A strange little rat ball

Rat_Ball.jpg

Sculptured above the Porte Juive in the Cathedral of Saint-Siffrein, Carpentras is a strange ball with a dozen rats running over it.

Taking the place of two earlier buildings (7th and 12th centuries), the cathedral was begun in 1405 under the Avignon papacy of Benoît XIII (Pedro de Luna), completed in 1519 and consecrated in 1531. The Southern Gothic cathedral has a side door in the flamboyant style known as the “Jewish Portal”. It was by this door, close to the ghetto, that Jews who wished to convert to Roman Catholicism had to enter. Remember that it was because Carpentras was papal territory that the Jews that were expelled from France in the 13th century were able to take refuge there and build one of the oldest and probably one of the most beautiful synagogues in France. The synagogue was built in 1367, ay which time there were 45 Jewish families in Carpentras. In 1779, they received authorization to extend the synagogue, but the bishop reproached them for wanting to build higher than his cathedral. Listed as a historic monument, the present synagogue dates from 1784 when some 750 Jewish families lived in Carpentras.

Located above the Porte Juive, the ‘boule aux rats’ has elicited any number of interpretations, from the most fantastic to the very likely. Thus, the etymology or topography of Carpentras is sometimes called upon: Latin carpere – browse, nibble; ras = rat…

Perhaps it also represents something to do with the plague, which claimed so many victims in Comtat (Venaissin), despite the Plague Wall (see another post); epidemics of typhus and plague killed 150,000 people in the region in the 14th century. The ‘ boulo di gari’  (Provençal for “rat ball”) would have been set up as a reminder that assiduous attendance at church was the best vaccine against the disease…

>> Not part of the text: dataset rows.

### config.mk
export PLATFORM = sky130hd
export DESIGN_NAME = register_32b1
export DESIGN_NICKNAME = d
export VERILOG_FILES = /design/src/rtl/register_32b1.sv
export SDC_FILE = /design/constraint.sdc
export NUM_CORES = 1
export LEC_CHECK = 0
export ABC_CLOCK_PERIOD_IN_PS = 800
export CORE_MARGIN = 2
export CORE_UTILIZATION = 33
export CTS_BUF_LIST = sky130_fd_sc_hd__clkbuf_16
export DETAILED_ROUTE_END_ITERATION = 8
export PLACE_DENSITY = 0.83
export SYNTH_ARGS = -nofsm -noshare
export SYNTH_HDL_FRONTEND = slang
export SYNTH_SLANG_ARGS = --single-unit
### constraint.sdc
create_clock -name clk -period 0.8 [get_ports clk]
set_input_delay 0.2 -clock clk [delete_from_list [all_inputs] [get_ports clk]]
set_output_delay 0.2 -clock clk [all_outputs]
set_load 0.005 [all_outputs]
### src/rtl/register_32b1.sv
// Quotient capture register for the structural divider, built bit-by-bit from
// dFlipFlop cells; the mux leaf cell lives here too since the divider reuses both.

module dFlipFlop (
    input  logic d,
    input  logic clk,
    input  logic reset,
    output logic q
);

    // Reset wins over data; both are only looked at on the rising edge.
    always_ff @(posedge clk) begin
        if (reset) begin
            q <= 1'b0;
        end else begin
            q <= d;
        end
    end

endmodule


module register_32b1 (
    input  logic [31:0] d,
    input  logic        clk,
    input  logic        reset,
    output logic [31:0] q
);

    // clk may be the divider's capture strobe rather than a free-running clock;
    // there is no load enable, so every rising edge captures the whole word.
    for (genvar i = 0; i < 32; i++) begin : gBit
        dFlipFlop bitCell (
            .d    (d[i]),
            .clk  (clk),
            .reset(reset),
            .q    (q[i])
        );
    end

endmodule

==> results.yml <==
worst_setup_path:
  critPathKind: "flip-flop to output port"
  worst-path-buf-inv: 1
  cp-start-kind: "flip-flop"
  slowest_stage: "dfxtp_2"
  slowest_delay_ns: 0.30
  critical-path-top-delay-family: "flip-flops"
  path_cells: "buf_2"
  crit_required_ns: 0.60
  cp_max_fo: 1
  critPathCaptureType: "output port"
  worst_ep_arrival_time_ns: 0.69
synth:
  postSynthCellCount: 99
  synth_top_area_cell: "dfxtp_1"
  netlist.area_leader.share_pct: 58.0
  syn_area_per_cell_sq_um: 11.1
  synth.area.top_cells: "dfxtp_1, buf_4, nor2b_1"
  synth_fp_nets: 133
  async_flop_share_pct: 0
  yosysWarnings: 0
  ys_seq_area_share_pct: 58.0
  synth_edf_count: 0
  ys_seq_elements: 32
  synthTopCellsByCount: "buf_4, dfxtp_1, nor2b_1"
  yosys.cell_types.count: 3
  yosysMostFrequentCell: "buf_4"
  syn_area_sq_um: 1100
  synth-main-ff-cell: "dfxtp_1"
route:
  num_vias: 708
  drc: 0
  wl_per_cell_um: 11.8
  antenna_left: 0
  drtIter0Drc: 25
  vias_per_cell: 3.89
  routed_wl_um: 2140
  dr.pass1.iters: 2
run_status:
  outcome: "complete, but fails checks"
  violations: "negative setup slack"
pwr:
  power_leakage_nw: 0.726
  p_per_area_nw_per_um2: 2310
  p_switching_w: 0.000696
  seq_power_share_pct: 45.4
  p_int_w: 0.00308
  comb_power_share_pct: 10.1
  switching_share_pct: 18.5
  ir_drop_v: 0.000986
  pwr-share-clk_pct: 44.4
global_route:
  grt-ovfl-total: 0
  grt_pass1_wl_um: 3100
  antenna_found_initial: 0
  grt_max_degree: 17
  grt_util_all_layers_pct: 11.6
  grt_pass1_vias: 708
sta:
  whs_ns: 0.476
  setup_viol: 32
  max_freq_ghz: 1.13
  final-hold-violation-count: 0
  max_slew_margin_pct: 88.2
  layout_min_cycle_time_ns: 0.886
  tightest_slew_ns: 0.178
  timing.final.crit_share_pct: 111
  rsz0062_at_grt: "yes"
  drv_slew: 0
  finalWorstSetupSlack_ns: -0.0862
placed_design:
  place_hpwl_um: 1520
  placed_cell_area_sq_um: 1570
  port_buffers: 65
  dp_slack_ns: -0.306
  place.gp.congestion: 0.586
finish:
  largest_register_ffs: 32
  top_regs: "gBit.bitCell.q (32)"
  finalNetCount: 172
  stdcell_area_sq_um: 1630
  diodes: 0
  regMostFlops: "gBit.bitCell.q"
  layout-drive-gt1-share_pct: 37.7
  syn_to_final_growth_pct: 47.7
  fill_cells: 302
die:
  die_h_um: 61.8
  start_util_pct: 35.3
  die_area_sq_um: 3820
  die_w_um: 61.8
  core_area_sq_um: 3130
  row_count: 20
  io_pins: 66
clocking:
  cts_buffer_depth: 2
  clock-root-buffer: "clkbuf_16"
  cts.sinks: 32
  cts_buffers: 5
  cts_tree: "built"
  path_clk_slew_ns: 0.05
  cts_setup_buffers: 0
  htree_levels: 2
  postCtsHoldBufs: 0
run:
  drv_cap: 0
hold_path:
  hold_class: "input pin to flip-flop"
<file path="config.mk">
export PLATFORM = sky130hd
export DESIGN_NAME = zpu_sd_sched_flat
export DESIGN_NICKNAME = d
export VERILOG_FILES = /design/src/rtl/zpu_sd_sched_if.sv /design/src/rtl/zpu_sd_sched.sv /design/src/flat_wrapper.sv
export SDC_FILE = /design/constraint.sdc
export NUM_CORES = 1
export LEC_CHECK = 0
export ABC_AREA = 1
export BUFFER_PORTS_ARGS = -buffer_cell sky130_fd_sc_hd__buf_2
export CAP_MARGIN = 20
export CORE_MARGIN = 1.5
export CORE_UTILIZATION = 40
export DETAILED_ROUTE_END_ITERATION = 7
export PLACE_DENSITY_LB_ADDON = 0.05
export REMOVE_ABC_BUFFERS = 1
export SYNTH_ARGS = -nofsm -noshare
export SYNTH_HDL_FRONTEND = slang
export SYNTH_SLANG_ARGS = --single-unit
</file>
<file path="constraint.sdc">
create_clock -name CLK -period 4.65 [get_ports CLK]
set_input_delay 1.395 -clock CLK [delete_from_list [all_inputs] [get_ports CLK]]
set_output_delay 1.395 -clock CLK [all_outputs]
set_load 0.02 [all_outputs]
</file>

There are three other boules aux rats in France, at Saint-Germain-l’Auxer-rois in Paris, Le Mans cathedral, and the church of Saint-Jacques de Meulan in Yvelines département Île-de-France.

St Siffrein, patron saint of Carpentras to whom the cathedral is dedicated was bishop of the town in the 7th century. He was trained at Lerins and his life is studded with resounding miracles. His cult is still celebrated with great solemnity.

The relics of St Siffrein came to Carpentras around 1220, following the Crusades. He is “preserved” in a magnificent reliquary by the Lyon goldsmith Armand Calillat (1872).